There is a sense of closure in Rolf's family, who have waited three decades for to know the man behind her killing, “Shock. Definitely some shock,” Rolf’s granddaughter, Sue Srnka, said. “We didn’t know if this person was deceased or this person had other crimes. We just didn’t know,” she was quoted in the report. “She was a beautiful lady. Good cook, great artist -- she was a mom,” Rolf’s daughter, Sheila Wurm said.

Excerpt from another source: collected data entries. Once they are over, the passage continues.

===== src/hdl/dsg_pkg.sv =====
// shared constants, types and tables for the digital sinc sample generator
`default_nettype none
package dsg_pkg;

    localparam int ORDER_W   = 6;
    localparam int INDEX_W   = 9;
    localparam int VALUE_W   = 16;
    localparam int CFG_IDX_W = 1;

    localparam int DEF_MAX_ORDER = 32;
    localparam int DEF_FRAC_BITS = 15;

    localparam logic [CFG_IDX_W-1:0] CFG_ORDER        = 1'd0;
    localparam logic [CFG_IDX_W-1:0] CFG_SHIFTED_MODE = 1'd1;

    localparam int Q      = 30;
    localparam int X_W    = 31;
    localparam int X2_W   = 32;
    localparam int R_W    = 31;
    localparam int KK_W   = 7;
    localparam int N4_W   = 8;
    localparam int ANG_W  = 39;
    localparam int XQ_W   = 32;
    localparam int DEN_W  = 37;
    localparam int HQ_W   = 30;
    localparam int HC_W   = 9;
    localparam int HORNER_STEPS = 8;

    localparam logic [31:0]    PI_Q30         = 32'd3373259426;
    localparam logic [R_W-1:0] ONE_Q30        = 31'h4000_0000;
    localparam logic [R_W-1:0] HALF_SQRT2_Q30 = 31'd759250125;

    typedef struct packed {
        logic [ORDER_W-1:0] n;
        logic [2:0]         idx;
        logic               den_neg;
        logic               special;
        logic               spec_neg;
        logic               flip;
        logic               oor;
        logic               den_zero;
    } t_side;

    // magnitude of sin(k*pi/4)
    function automatic logic [R_W-1:0] num_mag(input logic [2:0] idx);
        logic [R_W-1:0] v;
        case (idx)
            3'd0, 3'd4: v = '0;
            3'd2, 3'd6: v = ONE_Q30;
            default:    v = HALF_SQRT2_Q30;
        endcase
        return v;
    endfunction

    function automatic logic num_neg(input logic [2:0] idx);
        return idx >= 3'd5;
    endfunction

    function automatic logic [HC_W-1:0] horner_div(input int step);
        logic [HC_W-1:0] v;
        case (step)
            0:       v = 9'd272;
            1:       v = 9'd210;
            2:       v = 9'd156;
            3:       v = 9'd110;
            4:       v = 9'd72;
            5:       v = 9'd42;
            6:       v = 9'd20;
            default: v = 9'd6;
        endcase
        return v;
    endfunction

    // floor(2^32 / horner_div)
    function automatic logic [HQ_W-1:0] horner_recip(input int step);
        logic [HQ_W-1:0] v;
        case (step)
            0:       v = 30'd15790320;
            1:       v = 30'd20452225;
            2:       v = 30'd27531841;
            3:       v = 30'd39045157;
            4:       v = 30'd59652323;
            5:       v = 30'd102261126;
            6:       v = 30'd214748364;
            default: v = 30'd715827882;
        endcase
        return v;
    endfunction

endpackage
`default_nettype wire


===== src/hdl/dsg_front.sv =====
// index decode, angle folding and angle numerator
`default_nettype none
module dsg_front #(
    parameter int MAX_ORDER = dsg_pkg::DEF_MAX_ORDER
) (
    input  wire logic                          i_clk,
    input  wire logic                          i_rst_n,
    input  wire logic                          i_en,
    input  wire logic                          i_valid,
    input  wire logic [dsg_pkg::INDEX_W-1:0]   i_sample_index,
    input  wire logic [dsg_pkg::ORDER_W-1:0]   i_order,
    input  wire logic                          i_shifted_mode,
    output logic                               o_valid,
    output dsg_pkg::t_side                     o_side,
    output logic [dsg_pkg::ANG_W-1:0]          o_ang,
    output logic [dsg_pkg::N4_W-1:0]           o_n4
);
    logic [dsg_pkg::ORDER_W-1:0] n;
    logic [dsg_pkg::N4_W-1:0]    n4, j, kk_raw;
    logic [dsg_pkg::INDEX_W-1:0] n8;
    logic                        first_half;
    dsg_pkg::t_side              side;

    logic                        r_valid0;
    dsg_pkg::t_side              r_side0;
    logic [dsg_pkg::KK_W-1:0]    r_kk;

    logic                        r_valid1;
    dsg_pkg::t_side              r_side1;
    logic [dsg_pkg::ANG_W-1:0]   r_ang;
    logic [dsg_pkg::N4_W-1:0]    r_n4;

    always_comb begin
        n = i_order;
        if (i_order == '0) begin
            n = dsg_pkg::ORDER_W'(1);
        end else if (int'(i_order) > MAX_ORDER) begin
            n = dsg_pkg::ORDER_W'(MAX_ORDER);
        end
        n4         = {n, 2'b00};
        n8         = {n, 3'b000};
        first_half = i_sample_index < dsg_pkg::INDEX_W'(n4);
        j = first_half ? dsg_pkg::N4_W'(dsg_pkg::INDEX_W'(n4) - i_sample_index)
                       : dsg_pkg::N4_W'(i_sample_index - dsg_pkg::INDEX_W'(n4));

        side      = '0;
        side.n    = n;
        side.oor  = i_sample_index > n8;
        side.flip = !i_shifted_mode && first_half && !n[0];
        kk_raw    = j;
        if (i_shifted_mode) begin
            if (j == '0) begin
                side.special = 1'b1;
            end else if (j == n4) begin
                side.special  = 1'b1;
                side.spec_neg = !n[0];
            end
            side.idx = j[2:0];
        end else begin
            if (j == dsg_pkg::N4_W'(2)) begin
                side.special = 1'b1;
                kk_raw       = '0;
                side.idx     = '0;
            end else if (j < dsg_pkg::N4_W'(2)) begin
                kk_raw       = dsg_pkg::N4_W'(2) - j;
                side.den_neg = 1'b1;
                side.idx     = j[2:0] + 3'd6;
            end else begin
                kk_raw   = j - dsg_pkg::N4_W'(2);
                side.idx = kk_raw[2:0];
            end
        end
        // fold into the first quarter wave
        if ({kk_raw, 1'b0} > {1'b0, n4}) begin
            kk_raw = n4 - kk_raw;
        end
    end

    always_ff @(posedge i_clk) begin
        if (!i_rst_n) begin
            r_valid0 <= 1'b0;
            r_valid1 <= 1'b0;
        end else if (i_en) begin
            r_valid0 <= i_valid;
            r_valid1 <= r_valid0;
        end
    end

    always_ff @(posedge i_clk) begin
        if (i_en) begin
            r_side0 <= side;
            r_kk    <= kk_raw[dsg_pkg::KK_W-1:0];
            r_side1 <= r_side0;
            r_ang   <= dsg_pkg::ANG_W'(dsg_pkg::PI_Q30) * dsg_pkg::ANG_W'(r_kk)
                     + dsg_pkg::ANG_W'({r_side0.n, 1'b0});
            r_n4    <= {r_side0.n, 2'b00};
        end
    end

    assign o_valid = r_valid1;
    assign o_side  = r_side1;
    assign o_ang   = r_ang;
    assign o_n4    = r_n4;
endmodule
`default_nettype wire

Sheila recalled the morning her mother was last seen alive, “She was walking to work. She worked at the Country Aire [banquet hall]. She never made it there. See, it had snowed out that morning. My mother had a fear of snow. She did not drive. My mother was a driver, but she walked everywhere she went. But she wasn’t going to work that way, and my brother usually gave her a ride but wasn’t going in that day that early. So she decided to walk, and she never made it there.” After learning of Meyer’s arrest, the family went to the scene of the crime and placed a cross on the bridge above where her body was found. “She was a beautiful soul,” her daughter said as per the report.

A forensic pathologist discovered signs of ligature strangling, several skin abrasions, and blunt head trauma during the autopsy. Homicide was declared the cause of death. The victim's swabs were taken by the pathologist, but in 1988 the Wisconsin Crime Lab was unable to do DNA analysis.